Connie Guzzo-McParland

La vita mia

The Girls of Piazza d’Amore

Published on November 6, 2013

“I remember reading that, for some, having had a happy childhood is almost as painful as having suffered an unhappy one,” muses the narrator of The Girls of Piazza d’Amore. “It feels like a persistent ache of yearning, like the grief for a lost love.” The novel draws extensively on writer Connie Guzzo-McParland’s own youth. Using her childhood experiences as a springboard, Guzzo-McParland tells of the changes in a fictional village in the south of Italy in the years after the Second World War and of a family preparing to immigrate to Canada in the 1950s. 

The Girls of Piazza d'Amore, by Connie Guzzo-McParland

The Girls of Piazza d’Amore
Connie Guzzo-McParland

Linda Leith Publishing
$13.95
Paper
161pp
978-1927535196

 Guzzo-McParland returned to Concordia University for a creative writing degree while in her fifties (“I was obviously the older student in the class,” she says with a laugh). For fourteen years she worked on a project that culminated in a six-hundred-page thesis, which was eventually transformed into the book that forms the subject of this review. The considerably trimmed-down novel weighs in at a much more digestible 161 pages, or approximately two paperback pounds.

“Painful but ultimately liberating,” she describes the editorial process.

In The Girls of Piazza d’Amore a woman retells the stories of her childhood in Italy before settling in Canada. Caterina describes a sleepy, slow-moving world in which locals eagerly await the arrival of the mailman twice a day, women clean their laundry on concrete washboards by the river, and church functions are at the centre of the social sphere. Men habitually leave their families behind to find work and the children play in simple-minded bliss.

The title and cover design suggest a simple romance novel, with a young woman reclining on a cement partition and a distant landscape that softens to a soothing pastel blur, but the book is more than that: it is a vivid portrait of life in a restless community; a window into an isolated world replete with eccentric characters. These include old Anna, crazed with grief after losing her son in the war; Professor Nucci, a thirty-year-old bachelor living with his spinster sisters, who spends his days walking up and down the streets with a baton; and Don Mario, a man half paralyzed in battle who rarely emerges from his home.

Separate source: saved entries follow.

===== src/common/tmrctl_pkg.sv =====
// Package for the timer one control block: register layout, reset values and prescale codes.
// Assumes a single 125 MHz clock domain and a plain address/strobe register port.
package tmrctl_pkg;
  localparam int unsigned TMRCTL_ADDR_W = 4;
  localparam logic [3:0] TMRCTL_CONTROL_OFS = 4'h0;
  localparam logic [3:0] TMRCTL_COUNT_LO_OFS = 4'h1;
  localparam logic [3:0] TMRCTL_COUNT_HI_OFS = 4'h2;
  localparam logic [7:0] TMRCTL_CONTROL_RESET = 8'h00;
  localparam logic [15:0] TMRCTL_COUNT_RESET = 16'h0000;
  localparam logic [7:0] TMRCTL_CONTROL_MASK = 8'h3f;
  localparam int unsigned TMRCTL_RUN_BIT = 0;
  localparam int unsigned TMRCTL_SRC_BIT = 1;
  localparam int unsigned TMRCTL_SYNC_BIT = 2;
  localparam int unsigned TMRCTL_OSC_BIT = 3;
  localparam int unsigned TMRCTL_PS_LSB = 4;
  localparam logic [1:0] TMRCTL_PS_DIV1 = 2'h0;
  localparam logic [1:0] TMRCTL_PS_DIV2 = 2'h1;
  localparam logic [1:0] TMRCTL_PS_DIV4 = 2'h2;
  localparam logic [1:0] TMRCTL_PS_DIV8 = 2'h3;
  // Internal instruction clock is the core clock divided by four; the two-bit divider ticks when it reaches this last count
  localparam logic [1:0] TMRCTL_INSTR_DIV_LAST = 2'h3;
endpackage : tmrctl_pkg


===== src/design/tmrctl_timer.sv =====
// Timer one control block: control register, clock source select, prescaler and 16-bit count.
// Assumes a register master on the same clock; the count pin is asynchronous to it.
module tmrctl_timer
  import tmrctl_pkg::*;
(
  input wire logic clock,
  input wire logic sys_rst,
  input wire logic [3:0] regAddr,
  input wire logic [7:0] regWrData,
  input wire logic regWrite,
  input wire logic regRead,
  output logic [7:0] regRdData,
  input wire logic externalCountPin,
  output logic oscPowerOn,
  output logic [15:0] countValue
);

  typedef struct packed {
    logic [7:0] control;
    logic [15:0] count;
    logic [2:0] prescale;
    logic [1:0] instrDiv;
    logic pinMeta;
    logic pinSync;
    // Third pin stage keeps the synchronised path one flop behind the bypass
    logic pinAligned;
    logic pinPrev;
    // Cleared on stop or source change so a stale falling edge cannot arm a new run
    logic armed;
    logic [7:0] rdData;
  } tmrctl_state_type;

  tmrctl_state_type s_q;
  tmrctl_state_type s_d;

  logic [1:0] psSel;
  logic extSel;
  logic pinLevel;
  logic rise;
  logic fall;
  logic srcTick;
  logic psTick;

  assign psSel = s_q.control[TMRCTL_PS_LSB +: 2];
  assign extSel = s_q.control[TMRCTL_SRC_BIT];
  // Bypass taps the second flop, synchronised path the third; the first flop feeds nothing else
  assign pinLevel = s_q.control[TMRCTL_SYNC_BIT] ? s_q.pinSync : s_q.pinAligned;
  assign rise = pinLevel & ~s_q.pinPrev;
  assign fall = ~pinLevel & s_q.pinPrev;

  always_comb begin
    if (extSel) begin
      srcTick = rise & s_q.armed;
    end else begin
      srcTick = (s_q.instrDiv == TMRCTL_INSTR_DIV_LAST);
    end
    case (psSel)
      TMRCTL_PS_DIV1: psTick = srcTick;
      TMRCTL_PS_DIV2: psTick = srcTick & s_q.prescale[0];
      TMRCTL_PS_DIV4: psTick = srcTick & (&s_q.prescale[1:0]);
      TMRCTL_PS_DIV8: psTick = srcTick & (&s_q.prescale);
      default: psTick = 1'b0;
    endcase
  end

  always_comb begin
    s_d = s_q;
    s_d.pinMeta = externalCountPin;
    s_d.pinSync = s_q.pinMeta;
    s_d.pinAligned = s_q.pinSync;
    s_d.pinPrev = pinLevel;
    s_d.instrDiv = s_q.instrDiv + 2'h1;
    if (s_q.control[TMRCTL_RUN_BIT]) begin
      if (srcTick) begin
        s_d.prescale = s_q.prescale + 3'h1;
      end
      if (psTick) begin
        s_d.count = s_q.count + 16'h0001;
      end
      if (extSel && fall) begin
        s_d.armed = 1'b1;
      end
    end else begin
      s_d.armed = 1'b0;
    end
    if (regWrite) begin
      case (regAddr)
        TMRCTL_CONTROL_OFS: begin
          s_d.control = regWrData & TMRCTL_CONTROL_MASK;
          // Changing source or stopping re-arms the falling-edge wait
          if (!regWrData[TMRCTL_RUN_BIT] || (regWrData[TMRCTL_SRC_BIT] != extSel)) begin
            s_d.armed = 1'b0;
          end
          s_d.prescale = 3'h0;
        end
        TMRCTL_COUNT_LO_OFS: s_d.count[7:0] = regWrData;
        TMRCTL_COUNT_HI_OFS: s_d.count[15:8] = regWrData;
        default: ;
      endcase
    end
    s_d.rdData = 8'h00;
    if (regRead) begin
      case (regAddr)
        TMRCTL_CONTROL_OFS: s_d.rdData = s_q.control;
        TMRCTL_COUNT_LO_OFS: s_d.rdData = s_q.count[7:0];
        TMRCTL_COUNT_HI_OFS: s_d.rdData = s_q.count[15:8];
        default: s_d.rdData = 8'h00;
      endcase
    end
  end

  // Pin flops clear low with the rest, matching the idle pin so no false edge follows reset
  always_ff @(posedge clock) begin
    if (sys_rst) begin
      s_q <= '0;
      s_q.control <= TMRCTL_CONTROL_RESET;
      s_q.count <= TMRCTL_COUNT_RESET;
    end else begin
      s_q <= s_d;
    end
  end

  assign regRdData = s_q.rdData;
  assign oscPowerOn = s_q.control[TMRCTL_OSC_BIT];
  assign countValue = s_q.count;

  // Count path
  stop_holds_a: assert property (@(posedge clock) disable iff (sys_rst)
    (!s_q.control[TMRCTL_RUN_BIT] && !regWrite) |=> $stable(s_q.count))
    else $error("count moved while stopped");
  wrap_step_a: assert property (@(posedge clock) disable iff (sys_rst)
    (psTick && s_q.control[TMRCTL_RUN_BIT] && !regWrite) |=> s_q.count == $past(s_q.count) + 16'h0001)
    else $error("count did not step by one");
  tick_only_a: assert property (@(posedge clock) disable iff (sys_rst)
    (s_q.control[TMRCTL_RUN_BIT] && !psTick && !regWrite) |=> $stable(s_q.count))
    else $error("count moved without a tick");
  lo_write_a: assert property (@(posedge clock) disable iff (sys_rst)
    (regWrite && regAddr == TMRCTL_COUNT_LO_OFS) |=> s_q.count[7:0] == $past(regWrData))
    else $error("count low byte write lost");
  hi_write_a: assert property (@(posedge clock) disable iff (sys_rst)
    (regWrite && regAddr == TMRCTL_COUNT_HI_OFS) |=> s_q.count[15:8] == $past(regWrData))
    else $error("count high byte write lost");

  // Clock source selection
  internal_rate_a: assert property (@(posedge clock) disable iff (sys_rst)
    (!extSel && srcTick) |=> !srcTick[*3])
    else $error("internal tick faster than quarter rate");
  quarter_rate_a: assert property (@(posedge clock) disable iff (sys_rst)
    (!extSel && srcTick) |-> ##4 (extSel || srcTick))
    else $error("internal tick slower than quarter rate");
  internal_pin_a: assert property (@(posedge clock) disable iff (sys_rst)
    (!extSel && s_q.instrDiv != TMRCTL_INSTR_DIV_LAST) |-> !srcTick)
    else $error("internal source took a pin tick");
  ext_edge_a: assert property (@(posedge clock) disable iff (sys_rst)
    (extSel && srcTick) |-> (pinLevel && !s_q.pinPrev))
    else $error("external tick without rising edge");
  unarmed_hold_a: assert property (@(posedge clock) disable iff (sys_rst)
    (extSel && !s_q.armed) |-> !srcTick)
    else $error("external tick before falling edge");
  stop_disarm_a: assert property (@(posedge clock) disable iff (sys_rst)
    !s_q.control[TMRCTL_RUN_BIT] |=> !s_q.armed)
    else $error("wait not re-armed while stopped");
  arm_on_fall_a: assert property (@(posedge clock) disable iff (sys_rst)
    (extSel && s_q.control[TMRCTL_RUN_BIT] && fall && !regWrite) |=> s_q.armed)
    else $error("falling edge did not arm");
  sync_path_a: assert property (@(posedge clock) disable iff (sys_rst)
    !s_q.control[TMRCTL_SYNC_BIT] |-> pinLevel == s_q.pinAligned)
    else $error("sync path not selected");
  bypass_path_a: assert property (@(posedge clock) disable iff (sys_rst)
    s_q.control[TMRCTL_SYNC_BIT] |-> pinLevel == s_q.pinSync)
    else $error("bypass path not selected");

  // Prescaler
  div_one_a: assert property (@(posedge clock) disable iff (sys_rst)
    (psSel == TMRCTL_PS_DIV1) |-> psTick == srcTick)
    else $error("divide by one lost a tick");
  div_two_a: assert property (@(posedge clock) disable iff (sys_rst)
    (psSel == TMRCTL_PS_DIV2 && psTick) |-> s_q.prescale[0])
    else $error("divide by two wrong phase");
  div_four_a: assert property (@(posedge clock) disable iff (sys_rst)
    (psSel == TMRCTL_PS_DIV4 && psTick) |-> s_q.prescale[1:0] == 2'h3)
    else $error("divide by four wrong phase");
  div_eight_a: assert property (@(posedge clock) disable iff (sys_rst)
    (psSel == TMRCTL_PS_DIV8 && psTick) |-> s_q.prescale == 3'h7)
    else $error("divide by eight wrong phase");
  ps_restart_a: assert property (@(posedge clock) disable iff (sys_rst)
    (regWrite && regAddr == TMRCTL_CONTROL_OFS) |=> s_q.prescale == 3'h0)
    else $error("control write kept prescaler phase");

  // Register port
  osc_follow_a: assert property (@(posedge clock) disable iff (sys_rst)
    (regWrite && regAddr == TMRCTL_CONTROL_OFS) |=> oscPowerOn == $past(regWrData[TMRCTL_OSC_BIT]))
    else $error("oscillator enable not followed");
  ctrl_write_a: assert property (@(posedge clock) disable iff (sys_rst)
    (regWrite && regAddr == TMRCTL_CONTROL_OFS) |=> s_q.control == ($past(regWrData) & TMRCTL_CONTROL_MASK))
    else $error("control write lost");
  top_bits_a: assert property (@(posedge clock) disable iff (sys_rst)
    s_q.control[7:6] == 2'h0)
    else $error("unused control bits set");
  rd_ctrl_a: assert property (@(posedge clock) disable iff (sys_rst)
    (regRead && regAddr == TMRCTL_CONTROL_OFS) |=> regRdData == $past(s_q.control))
    else $error("control read wrong");
  rd_count_a: assert property (@(posedge clock) disable iff (sys_rst)
    (regRead && regAddr == TMRCTL_COUNT_LO_OFS) |=> regRdData == $past(s_q.count[7:0]))
    else $error("count low read wrong");
  rd_idle_a: assert property (@(posedge clock) disable iff (sys_rst)
    !regRead |=> regRdData == 8'h00)
    else $error("read data not cleared");

endmodule : tmrctl_timer
## config.mk

```make
export PLATFORM = sky130hd
export DESIGN_NAME = dlp_host
export DESIGN_NICKNAME = d
export VERILOG_FILES = /design/src/inc/dlp_pkg.sv /design/src/logic/dlp_host.sv
export SDC_FILE = /design/constraint.sdc
export NUM_CORES = 1
export LEC_CHECK = 0
export BUFFER_PORTS_ARGS = -buffer_cell sky130_fd_sc_hd__buf_2
export CAP_MARGIN = 20
export CORE_ASPECT_RATIO = 1.75
export CORE_MARGIN = 2
export CORE_UTILIZATION = 60
export CTS_BUF_LIST = sky130_fd_sc_hd__clkbuf_8
export DETAILED_ROUTE_END_ITERATION = 10
export GPL_ROUTABILITY_DRIVEN = 0
export PLACE_DENSITY = 0.88
export SYNTH_ARGS = -nofsm -noshare
export SYNTH_HDL_FRONTEND = slang
export SYNTH_SLANG_ARGS = --single-unit
export TNS_END_PERCENT = 10
```

## constraint.sdc

```tcl
create_clock -name i_clk -period 5.4 [get_ports i_clk]
set_input_delay 0.54 -clock i_clk [delete_from_list [all_inputs] [get_ports i_clk]]
set_output_delay 0.54 -clock i_clk [all_outputs]
set_load 0.01 [all_outputs]
```

## src/inc/dlp_pkg.sv

```systemverilog
// Purpose: constants and carrier types for the delay line programming controller
// Assumes: 100 MHz system clock
// Notes:   timing figures in ns, cycle counts derived from them
package dlp_pkg;
   localparam int unsigned CLK_PERIOD_NS   = 10;
   localparam int unsigned CODE_W          = 8;
   localparam int unsigned MAX_CHAIN       = 16;
   localparam int unsigned CHAIN_W         = 4;
   // serial clock at most 10 MHz: half period 50 ns, also the least pulse width
   localparam int unsigned MIN_PULSE_NS    = 50;
   localparam int unsigned PULSE_CYC       = (MIN_PULSE_NS + CLK_PERIOD_NS - 1) / CLK_PERIOD_NS;
   localparam int unsigned EQV_NS          = 50;
   localparam int unsigned EQV_CYC         = (EQV_NS + CLK_PERIOD_NS - 1) / CLK_PERIOD_NS;
   localparam int unsigned SETUP_NS        = 30;
   localparam int unsigned SETUP_CYC       = (SETUP_NS + CLK_PERIOD_NS - 1) / CLK_PERIOD_NS;
   localparam int unsigned SETTLE_NS       = 1000;
   localparam int unsigned SETTLE_CYC      = (SETTLE_NS + CLK_PERIOD_NS - 1) / CLK_PERIOD_NS;
   localparam int unsigned TMR_W           = 16;
   localparam int unsigned BITCNT_W        = 8;

   // software register map (word index on a 4-bit address)
   localparam logic [3:0] REG_CTRL    = 4'h0;
   localparam logic [3:0] REG_CODE    = 4'h1;
   localparam logic [3:0] REG_STATUS  = 4'h2;
   localparam logic [3:0] REG_READ    = 4'h3;
   localparam logic [3:0] REG_CHAIN   = 4'h4;
   // control register fields
   localparam int unsigned CTRL_SERIAL  = 0;
   localparam int unsigned CTRL_OFS     = 1;
   localparam int unsigned CTRL_GO_WR   = 2;
   localparam int unsigned CTRL_GO_RD   = 3;
   // status fields
   localparam int unsigned ST_BUSY      = 0;
   localparam int unsigned ST_SETTLING  = 1;

   typedef struct packed {
      logic       hold_update;
      logic       serial_sel;
      logic       output_function_select;
      logic [7:0] code_out;
      logic [7:0] code_oe;
   } dlp_pins_t;
endpackage

```

## src/logic/dlp_host.sv

```systemverilog
// Purpose: host controller that programs an 8-bit delay element (parallel or serial)
// Assumes: single 100 MHz clock; data-out pin returns from the device asynchronously
// Notes:   one instance drives a whole daisy chain; readback loops through a resistor
// How it works
// - shift msb first on rising serial clock
// - clock eight bits per chained unit
// - raise hold-update with clock low, wait
// - eight clocks per package restore register
// - release data driver during readback
// - wait settling interval after code change
// - no retrigger before pulse ends
// - serial clock at most 10 MHz, 50 ns
//
// The register offsets and strobed register access were decided locally.
`timescale 1ns/10ps
module dlp_host #(
   parameter int unsigned SETTLE_CYCLES = dlp_pkg::SETTLE_CYC
) (
   input  wire logic                      i_clk,
   input  wire logic                      i_reset_n,
   input  wire logic [3:0]                i_addr,
   input  wire logic [31:0]               i_wdata,
   input  wire logic                      i_wr,
   input  wire logic                      i_rd,
   output logic [31:0]                    o_rdata,
   input  wire logic                      i_serial_data_out,
   output dlp_pkg::dlp_pins_t             o_pins
);
   typedef enum logic [2:0] {S_IDLE, S_OPEN, S_LOW, S_HIGH, S_CLOSE, S_SETTLE} dlp_state_t;

   // pin synchroniser: only stage two is read
   logic sync1_q, sync2_q;
   always_ff @(posedge i_clk or negedge i_reset_n) begin
      if (!i_reset_n) begin
         sync1_q <= 1'b0;
         sync2_q <= 1'b0;
      end else begin
         sync1_q <= i_serial_data_out;
         sync2_q <= sync1_q;
      end
   end

   dlp_state_t                       state_q, state_d;
   logic                             serial_q, serial_d, ofs_q, ofs_d, read_q, read_d;
   logic [dlp_pkg::CODE_W-1:0]       code_q, code_d, rdbk_q, rdbk_d;
   logic [dlp_pkg::CHAIN_W-1:0]      chain_q, chain_d;
   logic [dlp_pkg::BITCNT_W-1:0]     bits_q, bits_d;
   logic [dlp_pkg::TMR_W-1:0]        tmr_q, tmr_d;
   logic                             le_q, le_d, sck_q, sck_d, sdi_q, sdi_d, sdi_oe_q, sdi_oe_d;
   logic [31:0]                      rdata_q, rdata_d;

   logic [dlp_pkg::BITCNT_W-1:0] total_bits;
   // chain register holds units minus one, so at least one unit is always sent
   assign total_bits = dlp_pkg::BITCNT_W'({chain_q, 3'h0}) + dlp_pkg::BITCNT_W'(dlp_pkg::CODE_W);

   always_comb begin
      state_d  = state_q;
      serial_d = serial_q;
      ofs_d    = ofs_q;
      read_d   = read_q;
      code_d   = code_q;
      rdbk_d   = rdbk_q;
      chain_d  = chain_q;
      bits_d   = bits_q;
      tmr_d    = (tmr_q != '0) ? tmr_q - 1'b1 : tmr_q;
      le_d     = le_q;
      sck_d    = sck_q;
      sdi_d    = sdi_q;
      sdi_oe_d = sdi_oe_q;
      rdata_d  = 32'h0;
      // writes while busy are dropped so a transfer never sees a half-changed code
      if (i_wr && state_q == S_IDLE) begin
         unique case (i_addr)
            dlp_pkg::REG_CTRL: begin
               serial_d = i_wdata[dlp_pkg::CTRL_SERIAL];
               ofs_d    = i_wdata[dlp_pkg::CTRL_OFS];
               if (i_wdata[dlp_pkg::CTRL_GO_WR] || i_wdata[dlp_pkg::CTRL_GO_RD]) begin
                  read_d   = i_wdata[dlp_pkg::CTRL_GO_RD];
                  // raise hold-update with serial clock low
                  le_d     = 1'b1;
                  sck_d    = 1'b0;
                  sdi_oe_d = !i_wdata[dlp_pkg::CTRL_GO_RD];
                  bits_d   = '0;
                  tmr_d    = dlp_pkg::TMR_W'(dlp_pkg::EQV_CYC);
                  state_d  = S_OPEN;
               end
            end
            dlp_pkg::REG_CODE:  code_d  = i_wdata[dlp_pkg::CODE_W-1:0];
            dlp_pkg::REG_CHAIN: chain_d = i_wdata[dlp_pkg::CHAIN_W-1:0];
            default: ;
         endcase
      end
      if (i_rd) begin
         unique case (i_addr)
            dlp_pkg::REG_CTRL:   rdata_d = {30'h0, ofs_q, serial_q};
            dlp_pkg::REG_CODE:   rdata_d = {24'h0, code_q};
            dlp_pkg::REG_STATUS: rdata_d = {30'h0, state_q == S_SETTLE, state_q != S_IDLE};
            dlp_pkg::REG_READ:   rdata_d = {24'h0, rdbk_q};
            dlp_pkg::REG_CHAIN:  rdata_d = {28'h0, chain_q};
            default:             rdata_d = 32'h0;
         endcase
      end
      unique case (state_q)
         S_IDLE: ;
         S_OPEN: begin
            if (!serial_q) begin
               // code pins presented while hold-update high
               if (tmr_q == '0) begin
                  le_d    = 1'b0;
                  // data pin left free so a later serial read sees the loop resistor
                  sdi_oe_d = 1'b0;
                  tmr_d   = dlp_pkg::TMR_W'(SETTLE_CYCLES);
                  state_d = S_SETTLE;
               end
            end else if (tmr_q == '0) begin
               // data bit set up with clock low; msb of the current unit first
               if (!read_q)
                  sdi_d = code_q[3'(dlp_pkg::CODE_W - 1 - int'(bits_q[2:0]))];
               tmr_d   = dlp_pkg::TMR_W'(dlp_pkg::PULSE_CYC);
               state_d = S_LOW;
            end
         end
         S_LOW: if (tmr_q == '0) begin
            sck_d   = 1'b1;
            // sample the bit the device presents before this edge
            rdbk_d  = {rdbk_q[dlp_pkg::CODE_W-2:0], sync2_q};
            bits_d  = bits_q + 1'b1;
            tmr_d   = dlp_pkg::TMR_W'(dlp_pkg::PULSE_CYC);
            state_d = S_HIGH;
         end
         S_HIGH: if (tmr_q == '0) begin
            sck_d = 1'b0;
            // eight clocks per unit, also restores on readback
            if (bits_q == total_bits) begin
               tmr_d   = dlp_pkg::TMR_W'(dlp_pkg::SETUP_CYC);
               state_d = S_CLOSE;
            end else begin
               if (!read_q)
                  sdi_d = code_q[3'(dlp_pkg::CODE_W - 1 - int'(bits_q[2:0]))];
               tmr_d   = dlp_pkg::TMR_W'(dlp_pkg::PULSE_CYC);
               state_d = S_LOW;
            end
         end
         S_CLOSE: if (tmr_q == '0) begin
            le_d     = 1'b0;
            sdi_oe_d = 1'b0;
            // restored readback leaves the delay as it was
            tmr_d    = read_q ? '0 : dlp_pkg::TMR_W'(SETTLE_CYCLES);
            state_d  = S_SETTLE;
         end
         S_SETTLE: if (tmr_q == '0) state_d = S_IDLE;
         default:  state_d = S_IDLE;
      endcase
   end

   always_ff @(posedge i_clk or negedge i_reset_n) begin
      if (!i_reset_n) begin
         state_q  <= S_IDLE;
         serial_q <= 1'b0;
         ofs_q    <= 1'b0;
         read_q   <= 1'b0;
         code_q   <= '0;
         rdbk_q   <= '0;
         chain_q  <= '0;
         bits_q   <= '0;
         tmr_q    <= '0;
         le_q     <= 1'b0;
         sck_q    <= 1'b0;
         sdi_q    <= 1'b0;
         sdi_oe_q <= 1'b0;
         rdata_q  <= 32'h0;
      end else begin
         state_q  <= state_d;
         serial_q <= serial_d;
         ofs_q    <= ofs_d;
         read_q   <= read_d;
         code_q   <= code_d;
         rdbk_q   <= rdbk_d;
         chain_q  <= chain_d;
         bits_q   <= bits_d;
         tmr_q    <= tmr_d;
         le_q     <= le_d;
         sck_q    <= sck_d;
         sdi_q    <= sdi_d;
         sdi_oe_q <= sdi_oe_d;
         rdata_q  <= rdata_d;
      end
   end

   // pin mux is registered so every output leaves a flip-flop
   dlp_pkg::dlp_pins_t pins_q, pins_d;
   always_comb begin
      pins_d.hold_update            = le_q;
      pins_d.serial_sel             = serial_q;
      pins_d.output_function_select = ofs_q;   // reference offset is device-side
      if (serial_q) begin
         pins_d.code_out = {5'h00, sdi_q, sck_q, 1'b0};
         pins_d.code_oe  = {5'h1F, sdi_oe_q, 1'b1, 1'b0}; // data-out pin left free
      end else begin
         pins_d.code_out = code_q;
         pins_d.code_oe  = 8'hFF;
      end
   end
   always_ff @(posedge i_clk or negedge i_reset_n) begin
      if (!i_reset_n) pins_q <= '0;
      else            pins_q <= pins_d;
   end
   assign o_pins  = pins_q;
   assign o_rdata = rdata_q;
endmodule
```

==> flow_summary.json, run 1 <==
{
  "status": "finished, final reports clean",
  "synthTopCellsByArea": "dfrtp_1, buf_4, mux2_2",
  "drv_cap": 0,
  "synthTopCellsByCount": "dfrtp_1, nand2_1, nor2_1, buf_4, nor3_1",
  "synth-adder-area-share": 0.0156,
  "drtAntennaViolNets": 0,
  "synth_top_area_frac": 0.488,
  "ioPinCount": 92,
  "dr.pass1.iters": 6,
  "rr_worst_depth": 7,
  "cts_tree": "done",
  "fin_setup_tns_ns": 0,
  "finalPower_uw": 2220,
  "port_buffers": 43,
  "synth.avg_cell_area_um2": 9.96,
  "dp.cells": 506,
  "postSynthCellCount": 402,
  "synth_edf_count": 0,
  "grt_max_degree": 79,
  "whs_path_depth": 1,
  "wire_per_inst_um": 17.2,
  "drc": 0,
  "initial_utilization": 0.617,
  "row_count": 39,
  "cts_hold_buffers": 0,
  "ys_ff_latch": 78,
  "grt_setup_unrepaired": "no",
  "post_cts_buffers": 0,
  "totalWireLength_um": 8980,
  "fin_nets": 481,
  "yosysUniqueCellTypes": 53,
  "instances_no_fill": 522,
  "synth_most_common_cell": "dfrtp_1",
  "cts_resized": 0,
  "grt_pass1_vias": 3017,
  "dp_hpwl_um": 6230,
  "start_kind": "flop",
  "regArea_um2": 1950,
  "multiInputGateArea_um2": 1820,
  "vias": 3091,
  "antenna_found_initial": 0,
  "max_freq_mhz": 376,
  "cts-root-buf": "clkbuf_8",
  "clockBufferDepth": 2,
  "crit_required_ns": 5.67,
  "hold_violations": 0,
  "slew_violations": 0,
  "cts_sinks": 78,
  "ir_drop_mv": 0.293,
  "clock_latency_ns": 0.38,
  "drt_iter0_markers": 295,
  "grt_pass1_wl_um": 14500,
  "cts_made_buffers": 9,
  "synth-compound-area-share": 0.0838,
  "dieArea_um2": 7370,
  "finalClockSkew_ns": 0.0166,
  "syn_area_um2": 4000,
  "maxSlewHeadroom": 0.365,
  "synth-seq-area-share": 0.488,
  "powerDensity_nw_per_um2": 512,
  "min_path_type": "primary input to flop",
  "die_y_um": 112,
  "detail_route.vias_per_cell": 5.92,
  "period_share": 0.492,
  "area_growth_pct": 8.28,
  "num_antenna_cells": 0,
  "end_kind": "flop",
  "path_clk_slew_ns": 0.09,
  "grt-ovfl-total": 0,
  "cp_max_fo": 12,
  "ys_warn_count": 0,
  "die_w_um": 65.7,
  "yosysTopAreaCell": "dfrtp_1",
  "fill_cells": 490,
  "drive_gt1_frac": 0.195,
  "tightestPinTransition_ns": 0.952,
  "h-tree-depth": 3,
  "synthXorXnorAreaFrac": 0.0350,
  "grt_usage": 0.262,
  "finalSetupViolCount": 0,
  "leakage_uw": 0.00204,
  "synth.area.mux_share": 0.0716,
  "worst_ep_arrival_time_ns": 2.93,
  "synth_top_family_by_area": "simple AND/OR/NAND/NOR gates",
  "async_flop_share": 1.00,
  "finalCriticalPeriod_ns": 2.66,
  "synthFlopType": "dfrtp_1",
  "synth-simple-area-share": 0.225,
  "critPathKind": "flop to flop",
  "coreArea_um2": 6490
}
-- metal layers --
layer	up-vias	wire length, um	global-route usage	part of all wire
li1	1415	-	-	-
met1	1512	3170	0.285	0.35
met2	130	4940	0.452	0.55
met3	34	464	0.0571	0.052
met4	0	407	0.161	0.045
met5	-	0	0	0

The adults struggle with claustrophobia and the after-effects of the war, but for the children the town of Mulirena is a far more benevolent place. “It’s like a paradise lost,” Guzzo- McParland describes it. “Sometimes it can be painful to think you can never regain that place. The children in the village were really cherished.” In writing The Girls of Piazza d’Amore, Guzzo-McParland aims to capture that loss and to commemorate her youth in Italy.

Her prose often captures the sense of something just out of reach: “The men gorged themselves on the first ripe figs of the season, savouring the juicy red pulp while looking up at the girls with yearning eyes.” Some of the writing is funny: “The two villages were like Siamese twins joined together at the neck but wanting badly to keep their distance from one another. If one village sneezed, the other, jolted by the vibrations, would sneeze back harder.”

At times, however, The Girls of Piazza d’Amore feels more like an elaborate mosaic of images and stories than a novel. The tales are laid out in the book one after another, and though the quiet village setting lends itself well to Guzzo-McParland’s anecdotal approach, these are occasionally disconnected. Major and minor events are given similar weight, and many of the vignettes have no overarching narrative function. To wit: a monumental event like a suicide attempt is described in one paragraph, as if an afterthought, while a gypsy girl stealing a book goes on for several pages, in spite of its irrelevance to the plot.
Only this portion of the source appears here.